Not surprisingly after the Emmy blowout, Mad Men has been picked up for a third season. However, Lionsgate and AMC don’t have a deal yet with creator/showrunner Matt Weiner, who is holding out for more money; if things fall apart (or if he accepts a better offer from richer networks, which are undoubtedly after him now), the show would have to come back without him.

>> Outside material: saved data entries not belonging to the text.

## src/rtl/comp_bist.sv

```systemverilog
// Built-in self-test for a WIDTH-bit magnitude comparator: sweeps every (a,b) pair,
// checks the {agtb,aeqb,altb} flags and records error count and the first failing vector.
module comp_bist #(
    parameter int WIDTH   = 4,
    parameter int LATENCY = 0
) (
    input  logic                 clk,
    input  logic                 rst_n,
    input  logic                 start,
    output logic [WIDTH-1:0]     a_out,
    output logic [WIDTH-1:0]     b_out,
    input  logic                 agtb_in,
    input  logic                 aeqb_in,
    input  logic                 altb_in,
    output logic                 busy,
    output logic                 done,
    output logic                 pass,
    output logic [2*WIDTH:0]     err_count,
    output logic [WIDTH-1:0]     fail_a,
    output logic [WIDTH-1:0]     fail_b,
    output logic [2:0]           fail_flags
);
    localparam int VW = 2 * WIDTH;
    localparam int EW = VW + 1;
    localparam int CW = (LATENCY > 0) ? $clog2(LATENCY + 1) : 1;

    typedef enum logic [1:0] {IDLE, RUN, FINISH} state_t;

    state_t          state_reg;
    logic [VW-1:0]   v_reg;
    logic [CW-1:0]   settle_reg;

    logic [2:0]      exp_flags;
    logic [2:0]      obs_flags;
    logic            mismatch;
    logic            sample;
    logic            last_vec;
    logic [EW-1:0]   err_next;

    // Operands come straight from the vector register, so they are registered outputs.
    assign a_out = v_reg[VW-1:WIDTH];
    assign b_out = v_reg[WIDTH-1:0];

    always_comb begin
        exp_flags = {a_out > b_out, a_out == b_out, a_out < b_out};
        obs_flags = {agtb_in, aeqb_in, altb_in};
        mismatch  = (obs_flags != exp_flags);
        sample    = (settle_reg == CW'(LATENCY));
        last_vec  = &v_reg;
        err_next  = err_count;
        if (mismatch && !(&err_count))
            err_next = err_count + EW'(1);
    end

    always_ff @(posedge clk or negedge rst_n) begin
        if (!rst_n) begin
            state_reg  <= IDLE;
            v_reg      <= '0;
            settle_reg <= '0;
            busy       <= 1'b0;
            done       <= 1'b0;
            pass       <= 1'b0;
            err_count  <= '0;
            fail_a     <= '0;
            fail_b     <= '0;
            fail_flags <= '0;
        end else begin
            case (state_reg)
                IDLE: begin
                    if (start) begin
                        state_reg  <= RUN;
                        v_reg      <= '0;
                        settle_reg <= '0;
                        busy       <= 1'b1;
                        done       <= 1'b0;
                        pass       <= 1'b0;
                        err_count  <= '0;
                        fail_a     <= '0;
                        fail_b     <= '0;
                        fail_flags <= '0;
                    end
                end
                RUN: begin
                    if (sample) begin
                        settle_reg <= '0;
                        err_count  <= err_next;
                        // A zero count before this sample means this is the first failure.
                        if (mismatch && (err_count == '0)) begin
                            fail_a     <= a_out;
                            fail_b     <= b_out;
                            fail_flags <= obs_flags;
                        end
                        if (last_vec) begin
                            state_reg <= FINISH;
                            busy      <= 1'b0;
                            done      <= 1'b1;
                            pass      <= (err_next == '0);
                        end else begin
                            v_reg <= v_reg + VW'(1);
                        end
                    end else begin
                        settle_reg <= settle_reg + CW'(1);
                    end
                end
                FINISH: begin
                    state_reg <= IDLE;
                end
                default: begin
                    state_reg <= IDLE;
                end
            endcase
        end
    end
endmodule

```

## config.mk

```make
export PLATFORM = sky130hd
export DESIGN_NAME = comp_bist
export DESIGN_NICKNAME = d
export VERILOG_FILES = /design/src/rtl/comp_bist.sv
export SDC_FILE = /design/constraint.sdc
export NUM_CORES = 1
export LEC_CHECK = 0
export CAP_MARGIN = 20
export CORE_MARGIN = 5
export CORE_UTILIZATION = 45
export CTS_CLUSTER_DIAMETER = 50
export DETAILED_ROUTE_END_ITERATION = 6
export PLACE_DENSITY = 0.71
export SYNTH_ARGS = -nofsm -noshare
export SYNTH_HDL_FRONTEND = slang
export SYNTH_SLANG_ARGS = --single-unit
```

## constraint.sdc

```tcl
create_clock -name clk -period 5.13 [get_ports clk]
set_input_delay 0.7695 -clock clk [delete_from_list [all_inputs] [get_ports clk]]
set_output_delay 0.7695 -clock clk [all_outputs]
set_load 0.05 [all_outputs]
```

* Word level (Yosys, flattened, before mapping) *
Cells that the tools add are included.

word-level totals
  flip-flop bits (word level) = 34
  input bits = 6
  word-level logic and storage cells = 74

operators by class
  add/subtract/negate cells = 3
  $lt $le $gt $ge = 2
  eq/ne operators = 8
  muxes and demuxes = 36
  reductions and logical operators = 15

operators by type and width
  operator             number
  $mux 9               3
  $mux 8               3
  $mux 4               5
  $logic_not 9->1      2
  $pmux 9 s2           1
  $pmux 4 s2           2
  $pmux 8 s2           1
  $reduce_and 4->1     3
  $ne 2x2->1 const B   5
  $add 9x1->9 const B  1
  $mux 1               9
  $mux 3               3
  $reduce_and 9->1     1
  $add 8x1->8 const B  1
  $pmux 1 s2           4
  $reduce_and 8->1     1
  $mux 2               3
  $pmux 3 s2           1
  $reduce_and 3->1     2
  $eq 4x4->1           1
  $gt 4x4->1           1
  $lt 4x4->1           1
  $pmux 2 s2           1
  $ne 3x3->1           1
  other kinds (7)      8

* Logic depth before layout (Yosys ltp) *
Gate-level depths: netlist (run 1).

  depth in word-level cells = 8
  mapped depth = 11
  mapped depth without buffers = 11

* Worst setup path after synthesis (run 1) *
Ideal clock, no wire load.

  path kind = flip-flop to flip-flop
  from = register err_count[0]
  to = register pass
  data arrival time = 3.053 ns
  data required time = 5.038 ns
  path slack = 1.985 ns
  stages on the path, launching flop included = 12
  clock period less this slack = 3.145 ns
  cells stage by stage = dfrtp_1 ha_1 nand3_1 nor2_1 and3_1 ha_1 nand4b_1 or3_1 nor4_1 xnor2_1 o2111ai_1 o31ai_2

between the ends
  longest elaborated chain between the ends = 8
  elaborated cells between the ends (all ways) = 9
  classes of those cells = 1 x add/sub; 4 x mux; 4 x reduce/logical

RTL lines
  element                                              line  source
  start: declaration                                   18    output logic [2*WIDTH:0] err_count,
  start signal: assignment                             86    err_count <= err_next;
  branches (longest 3 deep; another with $add 9x1->9)  n/a
  $mux 9 (*)                                           51    if (mismatch && !(&err_count))
  $logic_not 9->1 (*)                                  97    pass <= (err_next == '0);
  $mux 1 (*)                                           93    if (last_vec) begin
  $mux 1 (*)                                           84    if (sample) begin
  $pmux 1 s2 (*)                                       68    case (state_reg)
  end signal: assignment                               97
  end: declaration                                     17    output logic pass,

Mark *: on every way between the ends. The select of a mux whose other input is x is not followed.
A chain may end at the register's enable or synchronous reset.

* Final worst setup path (run 1) *
Ends and elaborated chain as after synthesis.

==> results of run 1 <==
[metrics by stage]
stage	utilization	instances	power [mW]	cell area [µm²]	worst slack [ns]
after floorplan	-	218	1.18	1940	1.99
after global placement	0.563	294	1.46	2300	1.76
after detailed placement	0.563	294	1.47	2300	1.68
after CTS	0.584	302	1.67	2380	1.84
after global routing	0.585	303	1.76	2390	1.50
final	0.585	303	1.66	2390	1.85
[logic make-up (layout without fill, tap and decap cells)]
kind of cell / count (synthesis) / after routing
AOI/OAI and AO/OA: 45 / 45
xor gates and xnor gates: 8 / 8
adders and majority gates: 8 / 8
buffers and inverters: 19 / 54
DFF: 33 / 33
muxes: 6 / 6
and+or+nand+nor: 99 / 99
[power by group]
group | total, mW | leakage (nW) | internal [mW] | switching [mW]
sequential | 0.500 | 0.412 | 0.360 | 0.141
clock | 0.190 | 0.0450 | 0.0940 | 0.0960
combinational | 0.966 | 0.552 | 0.346 | 0.620
[worst paths after layout]
path	start	endpoint	cells after the start
max	err_count[0]	pass	11
max in group asynchronous	rst_n	done	2
min	done	done	1
max reg2reg	err_count[0]	pass	11
min reg2reg	done	done	1
min in group asynchronous	rst_n	v_reg[6]	2
[critical path: stages, from the launching register on]
cell       delay (ns)
dfrtp_1          0.46
ha_1             0.30
nand3_1          0.12
nor2_1           0.08
and3_1           0.19
ha_1             0.22
nand4b_1         0.40
or3_1            0.45
nor4_1           0.42
xnor2_1          0.19
o2111ai_1        0.14
o31ai_2          0.22
[final cells by class]
cell class,instances,area [µm²],area share
multi-input cells,166,1020,0.425
clock buffers,6,72.6,0.0303
well taps,50,62.6,0.0262
repair buffers,38,375,0.157
inverters,8,30.0,0.0126
flip-flops and latches,33,826,0.345
clock inverters,2,10.0,0.00418
[cells in the final DEF (no fill, tap or decap), types with 6 or more instances in the layout]
| cell | instances |
|---|---|
| ha_1 | 8 |
| clkdlybuf4s50_1 | 36 |
| nor3_1 | 6 |
| nand4_1 | 6 |
| o21ai_0 | 22 |
| inv_1 | 8 |
| a21oi_1 | 8 |
| nand2_1 | 38 |
| dfrtp_1 | 33 |
| nor2_1 | 24 |
[cells in the mapped netlist, types with 2 or more instances]
library cell / count / area, µm²
and3_1: 2 / 12.5
ha_1: 8 / 100
clkbuf_1: 5 / 18.8
or3_1: 3 / 18.8
xnor2_1: 5 / 43.8
nor2_1: 24 / 90.1
nand3_1: 3 / 15.0
nand4_1: 6 / 37.5
inv_1: 8 / 30.0
nor3_1: 6 / 30.0
o21ai_0: 22 / 110
a22oi_1: 3 / 22.5
xor2_1: 3 / 26.3
buf_6: 3 / 33.8
a22o_1: 2 / 17.5
mux2_2: 2 / 22.5
dfrtp_1: 33 / 826
o211ai_1: 2 / 15.0
mux2i_1: 4 / 40.0
a21oi_1: 8 / 40.0
nor4_1: 2 / 12.5
nor4b_1: 2 / 17.5
nand2_1: 38 / 143
[routing by layer]
layer | part of all wire | vias to the layer above | GRT usage
met4 | 0.011 | 0 | 0.0563
li1 | - | 836 | -
met2 | 0.48 | 37 | 0.298
met5 | 0 | - | 0
met1 | 0.46 | 799 | 0.253
met3 | 0.047 | 7 | 0.0462
==> results.toml, run 1 <==
[final_layout]
largest_reg_flops = 9
diodes = 0
fillers = 377
syn2layout_area_growth_pct = 23.2
layout-drive-gt1-share = 0.0751
fin_nets = 266

[routing]
ant_nets = 0
via_per_inst = 5.54
wl_per_cell_um = 15.6
firstDrtPassIters = 5
via_count = 1679
drc_errors = 0
drt_iter0_drc = 138
wirelength_um = 4740

[yosys]
avgSynthCellArea_um2 = 8.91
synth-async-reset-ratio = 1.00
synth_mux_area_frac = 0.0322
syn_area_um2 = 1940
synth_compound_area_frac = 0.143
synth_ff_type = "dfrtp_1"
yosys_warnings = 0
synth_seq_cells = 33
yosysSeqAreaShare = 0.425
syn_nets = 232
ys_types = 47
synth_edf_count = 0
syn_inst = 218
yosys.area_share.simple = 0.260
synthAdderAreaFrac = 0.0515
synth_top_family_by_area = "simple AND/OR/NAND/NOR gates"
synth_xor_area_frac = 0.0361

[global_route]
grt_pass1_vias = 1671
gr-total-overflow = 0
antenna_found_initial = 0
grt_usage = 0.188
grt_pass1_wl_um = 8070
grt_max_degree = 34

[sta]
slew_headroom = 0.356
period_share = 0.639
holdWs_ns = 0.487
fmax_ghz = 0.305
fin_skew_ns = 0.00780
rsz0062_at_grt = "no"
maxSlewViolCount = 0
fin_crit_ns = 3.28
setup_viol = 0
worst_pin_slew_ns = 0.964
hold_viol = 0
fin_tns_setup_ns = 0

[die]
ios = 37
initial_utilization = 0.475
die-area_um2 = 5730
die_w_um = 75.7
coreArea_um2 = 4090
rows = 23
dieHeight_um = 75.7

[clock_tree]
clock-sinks = 33
numCtsBuffers = 5
clockBufferDepth = 2
hold_buffers = 0
ctsResizeCount = 0
cts_max_level = 2
path_clk_slew_ns = 0.07
cts_root_buf = "clkbuf_8"
cts_tree = "done"
cts_setup_buffers = 0
worstSkewPairLatency_ns = 0.29

[power]
cellLeakagePower_nw = 1.01
pwr_density_cell_nw_per_um2 = 692
peakVddDrop_v = 0.000614

[flow_run]
maxCapViolations = 0

[placed_design]
hpwl_um = 3320
place.gp.congestion = 0.838
port_buffers = 36

[critical_path]
path_class = "reg -> reg"
crit_required_ns = 5.32
start_kind = "flip-flop"
crit_arrival_ns = 3.47
critPathMaxFanout = 8
r2r_setup_slack_ns = 1.85
cp-end-kind = "flip-flop"

[run_status]
status = "finished, final reports clean"

[worst_hold_path]
hp-class = "reg -> reg"
No activity file was read; power rests on OpenSTA's default activity.
==> run 2, diff against run 1 <==
- PLACE_DENSITY: 0.71 -> 0.73
- clock period: 5.13 -> 2.9 ns (I/O delays scaled with it)
==> results.toml, run 2 (synthesis gave the netlist of run 1 again) <==
[worst_hold_path]
hold_start = "done"
hp-class = "reg -> reg"
hold_depth = 1
hold_end = "done"

[final_layout]
diodes = 0
register_area_um2 = 831
multi_input_area_um2 = 1040
stdcell_count = 311
fillers = 362
fin_nets = 274
final_cell_mix = "38 x nand2_1, 36 x clkdlybuf4s50_1, 29 x dfrtp_1"
layout-drive-gt1-share = 0.123
largest_reg_flops = 9
final_common_cell = "nand2_1"
syn2layout_area_growth_pct = 27.5
stdcell_area_um2 = 2480

[power]
cellLeakagePower_nw = 1.04
power_mw = 2.99
p_seq_frac = 0.277
p_int_mw = 1.48
combPwrFrac = 0.615
clock_power_share = 0.108
pwr_density_cell_nw_per_um2 = 1210
power_switching_mw = 1.52
p_sw_frac = 0.507
peakVddDrop_v = 0.000663

[critical_path]
cp-end-kind = "flip-flop"
worst-r2r-cell-count = 8
crit_arrival_ns = 2.98
path_class = "reg -> reg"
reg2reg_from = "v_reg[5]"
r2r_setup_slack_ns = 0.11
start_kind = "flip-flop"
crit_required_ns = 3.09
critPathMaxFanout = 13
r2r-end = "pass"

[routing]
firstDrtPassIters = 4
via_per_inst = 5.41
drc_errors = 0
ant_nets = 0
wirelength_um = 4650
wl_per_cell_um = 15.0
drt_iter0_drc = 138
via_count = 1684

[die]
ios = 37
coreArea_um2 = 4090
dieHeight_um = 75.7
rows = 23
initial_utilization = 0.475
die_w_um = 75.7
die-area_um2 = 5730

[placed_design]
placed_cell_area_um2 = 2380
place.gp.congestion = 0.864
port_buffers = 36
dp_cells = 303
hpwl_um = 3370

[sta]
worst_pin_slew_ns = 0.513
maxSlewViolCount = 0
setup_viol = 0
rsz0062_at_grt = "yes"
fin_crit_ns = 2.79
fin_tns_setup_ns = 0
period_share = 0.961
hold_viol = 0
fin_skew_ns = 0.00731
fmax_ghz = 0.359
slew_headroom = 0.655

[clock_tree]
numCtsBuffers = 5
cts_max_level = 2
worstSkewPairLatency_ns = 0.28
path_clk_slew_ns = 0.06
cts_setup_buffers = 0
cts_root_buf = "clkbuf_8"
clock-sinks = 33
clockBufferDepth = 2
cts_tree = "done"

[global_route]
grt_usage = 0.183
grt_pass1_vias = 1648
grt_max_degree = 34
grt_pass1_wl_um = 7920
antenna_found_initial = 0
gr-total-overflow = 0

[run_status]
status = "finished, final reports clean"

[flow_run]
maxCapViolations = 0
run 2: how the worst max path moves through the flow:
stage                   end      from  slack (ns)
6_report               pass  v_reg[5]        0.11
2_1_floorplan          pass  v_reg[1]       0.004
3_3_place_gp   err_count[6]  v_reg[2]        0.19
4_1_cts                pass  v_reg[2]        0.14
3_5_place_dp           pass  v_reg[5]        0.16
5_1_grt                pass  v_reg[5]       -0.01
run 2: metal layers:
layer  vias up  GRT usage  share of wire
met1       783      0.274           0.48
met2        50      0.266           0.44
met3         5     0.0356          0.062
li1        846          -              -
met5         -          0              0
met4         0     0.0563          0.012
run 2: power by group through the flow:
stage	registers, mW	clock network (mW)	logic [mW]
finish	0.828	0.323	1.84
global route	0.861	0.356	1.98
CTS	0.828	0.335	1.84
detailed placement	0.835	0	1.83
global placement	0.827	0	1.81
floorplan	1.42	0	0.680
run 2: final cells by class:
class	instances	area share
multi-input combinational	166	0.418
sequential	33	0.336
timing repair buffer	46	0.176
clock buffer	7	0.0308
tap	50	0.0253
inverter	8	0.0121
clock inverter	1	0.00202
run 2: repair_timing:
action                                 CTS  global route
hold buffers                             0             0
endpoints found under the hold margin    0             0
gates resized for setup                  0             3
setup endpoints to repair                0             1
run 2: critical path: stages (launching register included):
cell and delay (ns):
dfrtp_1 0.47, ha_1 0.34, nor2b_1 0.13, o211ai_1 0.28, a211oi_2 0.18, or4_4 0.66, nor4_4 0.33, a211oi_2 0.07
o31ai_2 0.23
run 2: per-stage QoR:
step           hold slack, ns  utilization  worst slack (ns)
3_3_place_gp            0.462        0.582             0.191
3_5_place_dp            0.491        0.582             0.164
6_report                0.494        0.606             0.112
4_1_cts                 0.504        0.602             0.141
2_1_floorplan           0.139            -           0.00351
5_1_grt                 0.510        0.606           -0.0148
==> run 3, diff against run 2 <==
- CORE_MARGIN: 5 -> unset
==> results.toml, run 3 (synthesis gave the netlist of run 1 again) <==
[die]
die_w_um = 67.7
initial_utilization = 0.479
rows = 23
ios = 37
coreArea_um2 = 4060
die-area_um2 = 4580
dieHeight_um = 67.7

[clock_tree]
hold_buffers = 0
clockBufferDepth = 2
cts_max_level = 2
ctsResizeCount = 0
cts_setup_buffers = 0
worstSkewPairLatency_ns = 0.29
cts_tree = "done"
cts_root_buf = "clkbuf_8"
clock-sinks = 33
numCtsBuffers = 5
path_clk_slew_ns = 0.06

[sta]
period_share = 0.934
setup_viol = 0
fmax_ghz = 0.369
fin_skew_ns = 0.00516
maxSlewViolCount = 0
fin_crit_ns = 2.71
rsz0062_at_grt = "no"
fin_tns_setup_ns = 0
hold_viol = 0
worst_pin_slew_ns = 0.613
slew_headroom = 0.588
fin_ws_ns = 0.190

[critical_path]
crit_required_ns = 3.10
worst-r2r-cell-count = 11
crit_chain = "ha_2, nand3_1, nor2_1, and3_1, ha_1, nand4b_1, or3_1, nor4_2, xnor2_1, o2111ai_1, o31ai_2"
start_kind = "flip-flop"
critPathMaxFanout = 8
r2r_setup_slack_ns = 0.19
reg2reg_from = "err_count[0]"
slowest_stage = "dfrtp_2"
critPathMaxStageDelay_ns = 0.46
crit_arrival_ns = 2.91
r2r-end = "pass"
cp-end-kind = "flip-flop"
path_class = "reg -> reg"

[global_route]
antenna_found_initial = 0
grt_usage = 0.236
gr-total-overflow = 0
grt_pass1_wl_um = 7890
grt_pass1_vias = 1661
grt_max_degree = 34

[flow_run]
maxCapViolations = 0

[final_layout]
final_cell_mix = "38 x nand2_1, 36 x clkdlybuf4s50_1, 29 x dfrtp_1"
layout-drive-gt1-share = 0.123
fin_nets = 274
register_area_um2 = 831
multi_input_area_um2 = 1020
syn2layout_area_growth_pct = 27.4
diodes = 0
final_common_cell = "nand2_1"
fillers = 349
largest_reg_flops = 9
post-route-util = 0.610

[routing]
drt_iter0_drc = 111
ant_nets = 0
wl_per_cell_um = 14.7
wirelength_um = 4570
drc_errors = 0
firstDrtPassIters = 4
via_count = 1730
via_per_inst = 5.56

[run_status]
status = "finished, final reports clean"

[worst_hold_path]
hp-class = "reg -> reg"
hold_depth = 1
hold_start = "done"
hold_end = "done"

[power]
p_int_mw = 1.49
combPwrFrac = 0.601
pwr_density_cell_nw_per_um2 = 1210
clock_power_share = 0.119
p_sw_frac = 0.504
power_switching_mw = 1.51
power_mw = 3.00
cellLeakagePower_nw = 1.04
p_seq_frac = 0.280
peakVddDrop_v = 0.000707

[placed_design]
dp_slack_ns = 0.137
port_buffers = 36
place.gp.congestion = 0.893
hpwl_um = 3260
run 3: how the worst max path moves through the flow:
stage | startpoint | slack (ns) | end | cells past startpoint
floorplan | v_reg[1] | 0.004 | pass | 10
CTS | err_count[0] | 0.13 | pass | 11
finish | err_count[0] | 0.19 | pass | 11
global placement | err_count[0] | 0.12 | pass | 11
detailed placement | err_count[0] | 0.14 | pass | 11
global route | v_reg[3] | 0.001 | pass | 9
run 3: critical path: cells and delay by family, from the launching register on:
family,cells,cell delay [ns]
compound gates,2,0.36
xor+xnor,1,0.18
flops,1,0.46
fa+ha+maj,2,0.45
simple gates,6,1.17
run 3: layout make-up:
type                       instances  share of cell area
sequential                        33               0.336
multi-input combinational        166               0.414
inverter                           8              0.0121
timing repair buffer              46               0.176
tap                               50              0.0253
clock buffer                       8              0.0364
run 3: power by group through the flow:
| stage | sequential [mW] | clock, mW | combinational [mW] |
|---|---|---|---|
| 6_report | 0.841 | 0.357 | 1.80 |
| 5_1_grt | 0.874 | 0.388 | 1.94 |
| 4_1_cts | 0.836 | 0.367 | 1.81 |
| 3_5_place_dp | 0.842 | 0 | 1.80 |
| 3_3_place_gp | 0.838 | 0 | 1.79 |
| 2_1_floorplan | 1.42 | 0 | 0.680 |
run 3: metal layers:
| layer | vias to the layer above | track usage | share of wire |
|---|---|---|---|
| met5 | - | 0 | 0 |
| met4 | 0 | 0.0957 | 0.017 |
| met3 | 10 | 0.0524 | 0.039 |
| met2 | 42 | 0.355 | 0.46 |
| met1 | 829 | 0.323 | 0.49 |
| li1 | 849 | - | - |
run 3: through the flow:
step	cell area (µm²)	hold slack, ns	instances
floorplan	1950	0.139	218
global placement	2380	0.467	303
detailed placement	2380	0.477	303
CTS	2470	0.496	311
global route	2470	0.512	311
finish	2470	0.487	311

I didn’t get the sense that the show advanced much in its second season. It’s still interesting, of course, but the novelty is gone, and despite the attempts to dig more into the inner lives of the characters, I still find a lot of them kind of flat, kind of limited by the show’s pervasive distance and coolness. Mad Men and The Sopranos both present a world we’re not supposed to admire, populated by characters who are basically awful; a show like that needs to manage the very difficult trick of making us see ourselves in these characters (if we don’t, then there’s no reason to watch except to feel superior to them) without excusing them for what they do. The Sopranos usually pulled that off; I don’t see Mad Men as similarly skilful; watching it can be like visiting a museum and staring at the dinosaur skeletons — these were the monsters who once roamed our earth. The slow pace does not bother me much; I think it’s refreshing compared to the overcaffinated pacing of most current shows, and in many scenes, it only seems slow compared to other shows that go too damned fast. The problem is that I’m still not sure what the point is, exactly. I know the point is supposed to be that underneath the period trappings, this world is still our world, but I still don’t see that they really manage to pull that off. It’s brilliantly made, still, but I’m not sure how much more it is than that.
Alex Epstein has other, more specific problems with the way the “big moments” this year — the show’s attempt to match or top the spectacular BB gun sequence from season 1 — don’t feel earned.